**YOUR OBJECTIVE**:
Below is some data. Retype exactly the lines starting at the one with "export CAP_MARGIN = 15" and ending at the one with "Button word layout".

**RECORD EXTRACTS**:
*** Block opens ***
File: config.mk
export PLATFORM = sky130hd
export DESIGN_NAME = sega_pad_scanner
export DESIGN_NICKNAME = d
export VERILOG_FILES = /design/src/rtl/sega_pad_pkg.sv /design/src/rtl/sega_pad_scanner_sync_2ff.sv /design/src/rtl/sega_pad_scanner.sv
export SDC_FILE = /design/constraint.sdc
export NUM_CORES = 1
export LEC_CHECK = 0
export ABC_AREA = 1
export CAP_MARGIN = 15
export CORE_MARGIN = 2
export CORE_UTILIZATION = 55
export DETAILED_ROUTE_END_ITERATION = 16
export PLACE_DENSITY = 0.78
export SYNTH_ARGS = -nofsm -noshare
export SYNTH_HDL_FRONTEND = slang
export SYNTH_SLANG_ARGS = --single-unit
File: constraint.sdc
create_clock -name clk -period 1.7 [get_ports clk]
set_input_delay 0.255 -clock clk [delete_from_list [all_inputs] [get_ports clk]]
set_output_delay 0.255 -clock clk [all_outputs]
set_load 0.01 [all_outputs]
File: src/rtl/sega_pad_pkg.sv
// Shared definitions for the Sega pad scanner.
//   - scan_state_e : top-level scan FSM states
//   - BTN_*        : bit positions inside the 12-bit active-high button word
//   - DEFAULT_IDLE_TICKS : idle gap between scan frames, in sj_clk ticks
package sega_pad_pkg;

  localparam int PAD_W              = 6;
  localparam int BTN_W              = 12;
  localparam int DEFAULT_IDLE_TICKS = 64;

  typedef enum logic {
    ST_IDLE = 1'b0,
    ST_SCAN = 1'b1
  } scan_state_e;

  // Button word layout {Mode,X,Y,Z,Start,C,B,A,Right,Left,Down,Up}
  localparam int BTN_UP    = 0;
  localparam int BTN_DOWN  = 1;
  localparam int BTN_LEFT  = 2;
  localparam int BTN_RIGHT = 3;
  localparam int BTN_A     = 4;
  localparam int BTN_B     = 5;
  localparam int BTN_C     = 6;
  localparam int BTN_START = 7;
  localparam int BTN_Z     = 8;
  localparam int BTN_Y     = 9;
  localparam int BTN_X     = 10;
  localparam int BTN_MODE  = 11;

endpackage

File: src/rtl/sega_pad_scanner_sync_2ff.sv
// Two-flop synchronizer for a bus of independent asynchronous lines.
// Ports:
//   clk      : destination clock
//   reset_n  : asynchronous active-low reset (both stages load RESET_VAL)
//   i_d      : asynchronous input bus
//   o_q      : synchronized output bus
module sync_2ff #(
  parameter int               WIDTH     = 1,
  parameter logic [WIDTH-1:0] RESET_VAL = '0
) (
  input  logic             clk,
  input  logic             reset_n,
  input  logic [WIDTH-1:0] i_d,
  output logic [WIDTH-1:0] o_q
);

  logic [WIDTH-1:0] r_meta;
  logic [WIDTH-1:0] r_sync;

  // NOTE: clocked state uses non-blocking assignments so every flop samples
  // the pre-edge value; blocking here would collapse the two stages into one.
  always_ff @(posedge clk or negedge reset_n) begin
    if (!reset_n) begin
      r_meta <= RESET_VAL;
      r_sync <= RESET_VAL;
    end else begin
      r_meta <= i_d;
      r_sync <= r_meta;
    end
  end

  assign o_q = r_sync;

endmodule

File: src/rtl/sega_pad_scanner.sv
// Sega Mega Drive / Genesis pad scanner.
// Periodically toggles the pad SELECT line through an 8-phase frame, samples
// the (synchronized) pad lines at the end of the relevant phases and commits
// a decoded, active-high button word plus pad-type flags once per frame.
// Ports:
//   clk         : system clock
//   reset_n     : asynchronous active-low reset
//   sj_clk      : poll clock, synchronous to clk; each rising edge is a tick
//   enable      : 1 = start new frames; 0 = stop at the next frame boundary
//   pad_in      : raw active-low pad lines D0..D5 (asynchronous)
//   pad_sel     : pad SELECT output
//   buttons     : {Mode,X,Y,Z,Start,C,B,A,Right,Left,Down,Up}, active-high
//   pad_present : a pad answered in the last completed frame
//   pad_6btn    : the pad identified itself as 6-button in the last frame
//   frame_done  : one-clk pulse when the outputs above are updated
module sega_pad_scanner
  import sega_pad_pkg::*;
#(
  parameter int IDLE_TICKS = DEFAULT_IDLE_TICKS
) (
  input  logic             clk,
  input  logic             reset_n,
  input  logic             sj_clk,
  input  logic             enable,
  input  logic [PAD_W-1:0] pad_in,
  output logic             pad_sel,
  output logic [BTN_W-1:0] buttons,
  output logic             pad_present,
  output logic             pad_6btn,
  output logic             frame_done
);

  localparam logic [7:0] IDLE_LAST = 8'(IDLE_TICKS - 1);

  logic [PAD_W-1:0] w_pd;
  logic             r_sj;
  logic             r_sj_prev;
  logic             w_tick;

  scan_state_e      r_state,    w_state_nxt;
  logic [2:0]       r_phase,    w_phase_nxt;
  logic [7:0]       r_idle_ctr, w_idle_nxt;
  logic             r_pad_sel,  w_pad_sel_nxt;
  logic             w_commit;

  // Only the line bits that feed the decode are kept per sample.
  logic [5:0]       r_s0;
  logic [5:2]       r_s1;
  logic [3:0]       r_s5;
  logic [3:0]       r_s6;

  logic             w_present;
  logic             w_6btn;
  logic [BTN_W-1:0] w_btn_nxt;
  logic [BTN_W-1:0] r_buttons;
  logic             r_pad_present;
  logic             r_pad_6btn;
  logic             r_frame_done;

  sync_2ff #(
    .WIDTH     (PAD_W),
    .RESET_VAL ({PAD_W{1'b1}})
  ) u_pad_sync (
    .clk     (clk),
    .reset_n (reset_n),
    .i_d     (pad_in),
    .o_q     (w_pd)
  );

  // Tick = registered sj_clk rising edge.
  always_ff @(posedge clk or negedge reset_n) begin
    if (!reset_n) begin
      r_sj      <= 1'b0;
      r_sj_prev <= 1'b0;
    end else begin
      r_sj      <= sj_clk;
      r_sj_prev <= r_sj;
    end
  end

  assign w_tick = r_sj & ~r_sj_prev;

  always_ff @(posedge clk or negedge reset_n) begin
    if (!reset_n) begin
      r_state    <= ST_IDLE;
      r_phase    <= 3'd0;
      r_idle_ctr <= 8'd0;
      r_pad_sel  <= 1'b1;
    end else begin
      r_state    <= w_state_nxt;
      r_phase    <= w_phase_nxt;
      r_idle_ctr <= w_idle_nxt;
      r_pad_sel  <= w_pad_sel_nxt;
    end
  end

  // NOTE: every output of this block gets a default first, so no path can
  // leave one unassigned and infer a latch.
  always_comb begin
    w_state_nxt   = r_state;
    w_phase_nxt   = r_phase;
    w_idle_nxt    = r_idle_ctr;
    w_pad_sel_nxt = r_pad_sel;
    w_commit      = 1'b0;
    if (w_tick) begin
      case (r_state)
        ST_IDLE: begin
          w_pad_sel_nxt = 1'b1;
          if (r_idle_ctr == IDLE_LAST && enable) begin
            w_state_nxt = ST_SCAN;
            w_phase_nxt = 3'd0;
            w_idle_nxt  = 8'd0;
          end else if (r_idle_ctr != IDLE_LAST) begin
            w_idle_nxt = r_idle_ctr + 8'd1;
          end
        end
        ST_SCAN: begin
          if (r_phase == 3'd7) begin
            w_state_nxt   = ST_IDLE;
            w_phase_nxt   = 3'd0;
            w_idle_nxt    = 8'd0;
            w_pad_sel_nxt = 1'b1;
            w_commit      = 1'b1;
          end else begin
            w_phase_nxt   = r_phase + 3'd1;
            // Next phase is even (SELECT high) exactly when this one is odd.
            w_pad_sel_nxt = r_phase[0];
          end
        end
        default: w_state_nxt = ST_IDLE;
      endcase
    end
  end

  // Samples are taken on the tick that ends a phase, i.e. while the SELECT
  // level of that phase has been stable for a whole tick period.
  always_ff @(posedge clk or negedge reset_n) begin
    if (!reset_n) begin
      r_s0 <= 6'h3F;
      r_s1 <= 4'hF;
      r_s5 <= 4'hF;
      r_s6 <= 4'hF;
    end else if (w_tick && r_state == ST_SCAN) begin
      case (r_phase)
        3'd0:    r_s0 <= w_pd;
        3'd1:    r_s1 <= w_pd[5:2];
        3'd5:    r_s5 <= w_pd[3:0];
        3'd6:    r_s6 <= w_pd[3:0];
        default: ;
      endcase
    end
  end

  // A pad pulls D2/D3 low while SELECT is low; a 6-button pad additionally
  // pulls D0..D3 low in the third SELECT-low phase.
  assign w_present = ~r_s1[2] & ~r_s1[3];
  assign w_6btn    = w_present & (r_s5 == 4'b0000);

  always_comb begin
    w_btn_nxt = '0;
    if (w_present) begin
      w_btn_nxt[BTN_UP]    = ~r_s0[0];
      w_btn_nxt[BTN_DOWN]  = ~r_s0[1];
      w_btn_nxt[BTN_LEFT]  = ~r_s0[2];
      w_btn_nxt[BTN_RIGHT] = ~r_s0[3];
      w_btn_nxt[BTN_B]     = ~r_s0[4];
      w_btn_nxt[BTN_C]     = ~r_s0[5];
      w_btn_nxt[BTN_A]     = ~r_s1[4];
      w_btn_nxt[BTN_START] = ~r_s1[5];
      if (w_6btn) begin
        w_btn_nxt[BTN_Z]    = ~r_s6[0];
        w_btn_nxt[BTN_Y]    = ~r_s6[1];
        w_btn_nxt[BTN_X]    = ~r_s6[2];
        w_btn_nxt[BTN_MODE] = ~r_s6[3];
      end
    end
  end

  // All visible results change together, only on the frame-ending tick.
  always_ff @(posedge clk or negedge reset_n) begin
    if (!reset_n) begin
      r_buttons     <= '0;
      r_pad_present <= 1'b0;
      r_pad_6btn    <= 1'b0;
      r_frame_done  <= 1'b0;
    end else begin
      r_frame_done <= w_commit;
      if (w_commit) begin
        r_buttons     <= w_btn_nxt;
        r_pad_present <= w_present;
        r_pad_6btn    <= w_6btn;
      end
    end
  end

  assign pad_sel     = r_pad_sel;
  assign buttons     = r_buttons;
  assign pad_present = r_pad_present;
  assign pad_6btn    = r_pad_6btn;
  assign frame_done  = r_frame_done;

endmodule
*** Block closes ***
**ANSWER SPACE**:
export CAP_MARGIN = 15
export CORE_MARGIN = 2
export CORE_UTILIZATION = 55
export DETAILED_ROUTE_END_ITERATION = 16
export PLACE_DENSITY = 0.78
export SYNTH_ARGS = -nofsm -noshare
export SYNTH_HDL_FRONTEND = slang
export SYNTH_SLANG_ARGS = --single-unit
File: constraint.sdc
create_clock -name clk -period 1.7 [get_ports clk]
set_input_delay 0.255 -clock clk [delete_from_list [all_inputs] [get_ports clk]]
set_output_delay 0.255 -clock clk [all_outputs]
set_load 0.01 [all_outputs]
File: src/rtl/sega_pad_pkg.sv
// Shared definitions for the Sega pad scanner.
//   - scan_state_e : top-level scan FSM states
//   - BTN_*        : bit positions inside the 12-bit active-high button word
//   - DEFAULT_IDLE_TICKS : idle gap between scan frames, in sj_clk ticks
package sega_pad_pkg;

  localparam int PAD_W              = 6;
  localparam int BTN_W              = 12;
  localparam int DEFAULT_IDLE_TICKS = 64;

  typedef enum logic {
    ST_IDLE = 1'b0,
    ST_SCAN = 1'b1
  } scan_state_e;

  // Button word layout {Mode,X,Y,Z,Start,C,B,A,Right,Left,Down,Up}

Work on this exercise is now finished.